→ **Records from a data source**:
+---+
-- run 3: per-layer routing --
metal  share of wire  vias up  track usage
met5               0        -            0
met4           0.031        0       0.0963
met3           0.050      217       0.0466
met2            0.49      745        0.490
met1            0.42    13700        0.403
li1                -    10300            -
### src/rtl/ifr_crc8.sv
module ifr_crc8 #(
  parameter logic [7:0] POLY = 8'h1D,
  parameter logic [7:0] INIT = 8'hFF
) (
  input  logic       clk_i,
  input  logic       rst_ni,
  input  logic       init_i,
  input  logic       upd_i,
  input  logic [7:0] byte_i,
  output logic [7:0] tx_o
);
  logic [7:0] acc_q;

  always_ff @(posedge clk_i or negedge rst_ni) begin
    if (!rst_ni)     acc_q <= INIT;
    else if (init_i) acc_q <= INIT;
    else if (upd_i)  acc_q <= ifr_tx_pkg::crc8_byte(acc_q, byte_i, POLY);
  end

  assign tx_o = ~acc_q;
endmodule

### src/rtl/ifr_len_guard.sv
module ifr_len_guard #(
  parameter int MAX_BYTES = 12
) (
  input  logic clk_i,
  input  logic rst_ni,
  input  logic clr_i,
  input  logic hdr_i,
  input  logic ifr_i,
  output logic full_o
);
  localparam int CW = $clog2(MAX_BYTES + 1);
  localparam logic [CW-1:0] LIMIT = CW'(MAX_BYTES);

  logic [CW-1:0] cnt_q;

  always_ff @(posedge clk_i or negedge rst_ni) begin
    if (!rst_ni)                          cnt_q <= '0;
    else if (clr_i)                       cnt_q <= '0;
    else if ((hdr_i | ifr_i) && !full_o)  cnt_q <= cnt_q + 1'b1;
  end

  assign full_o = (cnt_q >= LIMIT);

  a_r10_cnt_bounded: assert property (@(posedge clk_i) disable iff (!rst_ni)
    cnt_q <= LIMIT);
endmodule

### src/rtl/ifr_data_hold.sv
module ifr_data_hold #(
  parameter int DW = 8
) (
  input  logic          clk_i,
  input  logic          rst_ni,
  input  logic          wr_i,
  input  logic [DW-1:0] wdata_i,
  input  logic          take_i,
  input  logic          clr_i,
  output logic [DW-1:0] data_o,
  output logic          full_o,
  output logic          tde_o
);
  always_ff @(posedge clk_i or negedge rst_ni) begin
    if (!rst_ni) begin
      data_o <= '0;
      full_o <= 1'b0;
      tde_o  <= 1'b0;
    end else if (wr_i) begin
      data_o <= wdata_i;
      full_o <= 1'b1;
      tde_o  <= 1'b0;
    end else if (take_i) begin
      full_o <= 1'b0;
      tde_o  <= 1'b1;
    end else if (clr_i) begin
      full_o <= 1'b0;
      tde_o  <= 1'b0;
    end
  end

  a_r3_write_clears_tde: assert property (@(posedge clk_i) disable iff (!rst_ni)
    wr_i |=> !tde_o);
  a_r3_take_sets_tde: assert property (@(posedge clk_i) disable iff (!rst_ni)
    (take_i && !wr_i) |=> tde_o && !full_o);
endmodule

### src/rtl/ifr_tx_ctrl.sv
module ifr_tx_ctrl #(
  parameter int         MAX_FRAME_BYTES = 12,
  parameter logic [7:0] CRC_POLY        = 8'h1D,
  parameter logic [7:0] CRC_INIT        = 8'hFF
) (
  input  logic       clk_i,
  input  logic       rst_ni,
  input  logic       data_wr_i,
  input  logic [7:0] data_i,
  input  logic       req_nocrc_i,
  input  logic       req_crc_i,
  input  logic       eod_req_i,
  output logic       tde_o,
  output logic       req_nocrc_o,
  output logic       req_crc_o,
  input  logic       rx_sof_i,
  input  logic       rx_byte_i,
  input  logic       rx_eod_i,
  input  logic       bus_err_i,
  input  logic       arb_lost_i,
  input  logic       arb_last_bit_i,
  input  logic       sym_ack_i,
  output logic       sym_valid_o,
  output logic [2:0] sym_kind_o,
  output logic [7:0] sym_data_o
);
  import ifr_tx_pkg::*;
  localparam int BW = 8;

  ifr_st_e       state_q, state_d;
  logic          mode_q, mode_d;          // 1: CRC appended
  logic          eod_pend_q, eod_pend_d;
  logic [BW-1:0] sh_q, sh_d;
  logic          sof_seen_q, eod_seen_q;
  logic          take, crc_init, crc_upd, ifr_inc, end_ifr;
  logic [BW-1:0] hold_data, crc_tx;
  logic          hold_full, len_full;
  logic          active_st, xmit_st, window, any_req;

  assign active_st = state_q inside {ST_ARMED, ST_NB, ST_DATA, ST_CRC, ST_EOD};
  assign xmit_st   = state_q inside {ST_NB, ST_DATA, ST_CRC, ST_EOD};
  assign window    = sof_seen_q & ~eod_seen_q;
  assign any_req   = req_crc_i | req_nocrc_i;

  // bus-side frame window
  always_ff @(posedge clk_i or negedge rst_ni) begin
    if (!rst_ni) begin
      sof_seen_q <= 1'b0;
      eod_seen_q <= 1'b0;
    end else if (rx_sof_i) begin
      sof_seen_q <= 1'b1;
      eod_seen_q <= 1'b0;
    end else if (rx_eod_i && sof_seen_q) begin
      eod_seen_q <= 1'b1;
    end
  end

  ifr_data_hold #(.DW(BW)) u_hold (
    .clk_i   (clk_i),
    .rst_ni  (rst_ni),
    .wr_i    (data_wr_i),
    .wdata_i (data_i),
    .take_i  (take),
    .clr_i   (end_ifr),
    .data_o  (hold_data),
    .full_o  (hold_full),
    .tde_o   (tde_o)
  );

  ifr_crc8 #(.POLY(CRC_POLY), .INIT(CRC_INIT)) u_crc (
    .clk_i  (clk_i),
    .rst_ni (rst_ni),
    .init_i (crc_init),
    .upd_i  (crc_upd),
    .byte_i (hold_data),
    .tx_o   (crc_tx)
  );

  ifr_len_guard #(.MAX_BYTES(MAX_FRAME_BYTES)) u_len (
    .clk_i  (clk_i),
    .rst_ni (rst_ni),
    .clr_i  (rx_sof_i),
    .hdr_i  (rx_byte_i & window),
    .ifr_i  (ifr_inc),
    .full_o (len_full)
  );

  always_comb begin
    state_d    = state_q;
    mode_d     = mode_q;
    sh_d       = sh_q;
    take       = 1'b0;
    crc_init   = 1'b0;
    crc_upd    = 1'b0;
    ifr_inc    = 1'b0;
    end_ifr    = 1'b0;
    eod_pend_d = eod_pend_q | (eod_req_i & active_st);
    if (state_q == ST_IDLE) begin
      if (any_req && window) begin
        state_d    = ST_ARMED;
        mode_d     = req_crc_i;   // CRC request wins a tie
        crc_init   = 1'b1;
        eod_pend_d = 1'b0;
      end
    end else if (bus_err_i) begin
      state_d = ST_IDLE;
      end_ifr = 1'b1;
    end else if (arb_lost_i && xmit_st) begin
      end_ifr = 1'b1;
      sh_d    = '0;
      state_d = arb_last_bit_i ? ST_ONES : ST_IDLE;
    end else begin
      case (state_q)
        ST_ARMED: if (rx_eod_i || eod_seen_q) begin
          state_d = ST_NB;
          sh_d    = '0;
        end
        ST_NB, ST_DATA: if (sym_ack_i) begin
          if (hold_full) begin
            if (len_full) begin
              state_d = ST_IDLE;
              end_ifr = 1'b1;
            end else begin
              state_d = ST_DATA;
              sh_d    = hold_data;
              take    = 1'b1;
              crc_upd = 1'b1;
              ifr_inc = 1'b1;
            end
          end else if (state_q == ST_DATA && eod_pend_q) begin
            if (!mode_q) begin
              state_d = ST_EOD;
              sh_d    = '0;
            end else if (len_full) begin
              state_d = ST_IDLE;
              end_ifr = 1'b1;
            end else begin
              state_d = ST_CRC;
              sh_d    = crc_tx;
              ifr_inc = 1'b1;
            end
          end else begin
            // underrun
            state_d = ST_IDLE;
            end_ifr = 1'b1;
          end
        end
        ST_CRC: if (sym_ack_i) begin
          state_d = ST_EOD;
          sh_d    = '0;
        end
        ST_EOD: if (sym_ack_i) begin
          state_d = ST_IDLE;
          end_ifr = 1'b1;
        end
        ST_ONES: if (sym_ack_i) state_d = ST_IDLE;
        default: state_d = ST_IDLE;
      endcase
    end
  end

  always_ff @(posedge clk_i or negedge rst_ni) begin
    if (!rst_ni) begin
      state_q    <= ST_IDLE;
      mode_q     <= 1'b0;
      eod_pend_q <= 1'b0;
      sh_q       <= '0;
    end else begin
      state_q    <= state_d;
      mode_q     <= mode_d;
      eod_pend_q <= eod_pend_d;
      sh_q       <= sh_d;
    end
  end

  always_comb begin
    case (state_q)
      ST_NB:   sym_kind_o = SYM_NORM;
      ST_DATA: sym_kind_o = SYM_DATA;
      ST_CRC:  sym_kind_o = SYM_CRC;
      ST_EOD:  sym_kind_o = SYM_EOD;
      ST_ONES: sym_kind_o = SYM_ONES;
      default: sym_kind_o = SYM_NORM;
    endcase
  end

  assign sym_valid_o = xmit_st | (state_q == ST_ONES);
  assign sym_data_o  = sh_q;
  assign req_crc_o   = active_st & mode_q;
  assign req_nocrc_o = active_st & ~mode_q;

  a_r1_late_req_refused: assert property (@(posedge clk_i) disable iff (!rst_ni)
    (state_q == ST_IDLE && !window && any_req) |=> !(req_crc_o || req_nocrc_o));
  a_r11_busy_req_ignored: assert property (@(posedge clk_i) disable iff (!rst_ni)
    (req_crc_o && req_nocrc_i) |=> !req_nocrc_o);
  a_r12_symbol_held: assert property (@(posedge clk_i) disable iff (!rst_ni)
    (sym_valid_o && !sym_ack_i && !bus_err_i && !arb_lost_i)
      |=> sym_valid_o && $stable(sym_kind_o) && $stable(sym_data_o));
  a_r7_bus_err_stops: assert property (@(posedge clk_i) disable iff (!rst_ni)
    (bus_err_i && (sym_valid_o || req_crc_o || req_nocrc_o))
      |=> !sym_valid_o && !req_crc_o && !req_nocrc_o);
  a_r8_arb_drop: assert property (@(posedge clk_i) disable iff (!rst_ni)
    (arb_lost_i && xmit_st && !bus_err_i && !arb_last_bit_i) |=> !sym_valid_o);
  a_r8_arb_ones: assert property (@(posedge clk_i) disable iff (!rst_ni)
    (arb_lost_i && xmit_st && !bus_err_i && arb_last_bit_i)
      |=> sym_valid_o && sym_kind_o == SYM_ONES && !req_crc_o && !req_nocrc_o);
  a_r9_auto_clear: assert property (@(posedge clk_i) disable iff (!rst_ni)
    (state_q == ST_EOD && sym_ack_i && !bus_err_i && !arb_lost_i)
      |=> !req_crc_o && !req_nocrc_o);
endmodule

### config.mk
export PLATFORM = sky130hd
export DESIGN_NAME = ifr_tx_ctrl
export DESIGN_NICKNAME = d
export VERILOG_FILES = /design/src/rtl/ifr_tx_pkg.sv /design/src/rtl/ifr_crc8.sv /design/src/rtl/ifr_len_guard.sv /design/src/rtl/ifr_data_hold.sv /design/src/rtl/ifr_tx_ctrl.sv
export SDC_FILE = /design/constraint.sdc
export NUM_CORES = 1
export LEC_CHECK = 0
export CORE_MARGIN = 5
export CORE_UTILIZATION = 54
export DETAILED_ROUTE_END_ITERATION = 7
export GPL_ROUTABILITY_DRIVEN = 0
export PLACE_DENSITY_LB_ADDON = 0.12
export SYNTH_ARGS = -nofsm -noshare
export SYNTH_HDL_FRONTEND = slang
export SYNTH_SLANG_ARGS = --single-unit
### constraint.sdc
create_clock -name clk_i -period 2.3 [get_ports clk_i]
set_clock_uncertainty 0.15 [all_clocks]
set_input_delay 0.575 -clock clk_i [delete_from_list [all_inputs] [get_ports clk_i]]
set_output_delay 0.575 -clock clk_i [all_outputs]
set_load 0.005 [all_outputs]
+---+
→ **Directions for this task**: For each line in the data that holds the word "window", copy the line.

→ **Answer section**:
  logic          active_st, xmit_st, window, any_req;
  assign window    = sof_seen_q & ~eod_seen_q;
  // bus-side frame window
    .hdr_i  (rx_byte_i & window),
      if (any_req && window) begin
    (state_q == ST_IDLE && !window && any_req) |=> !(req_crc_o || req_nocrc_o));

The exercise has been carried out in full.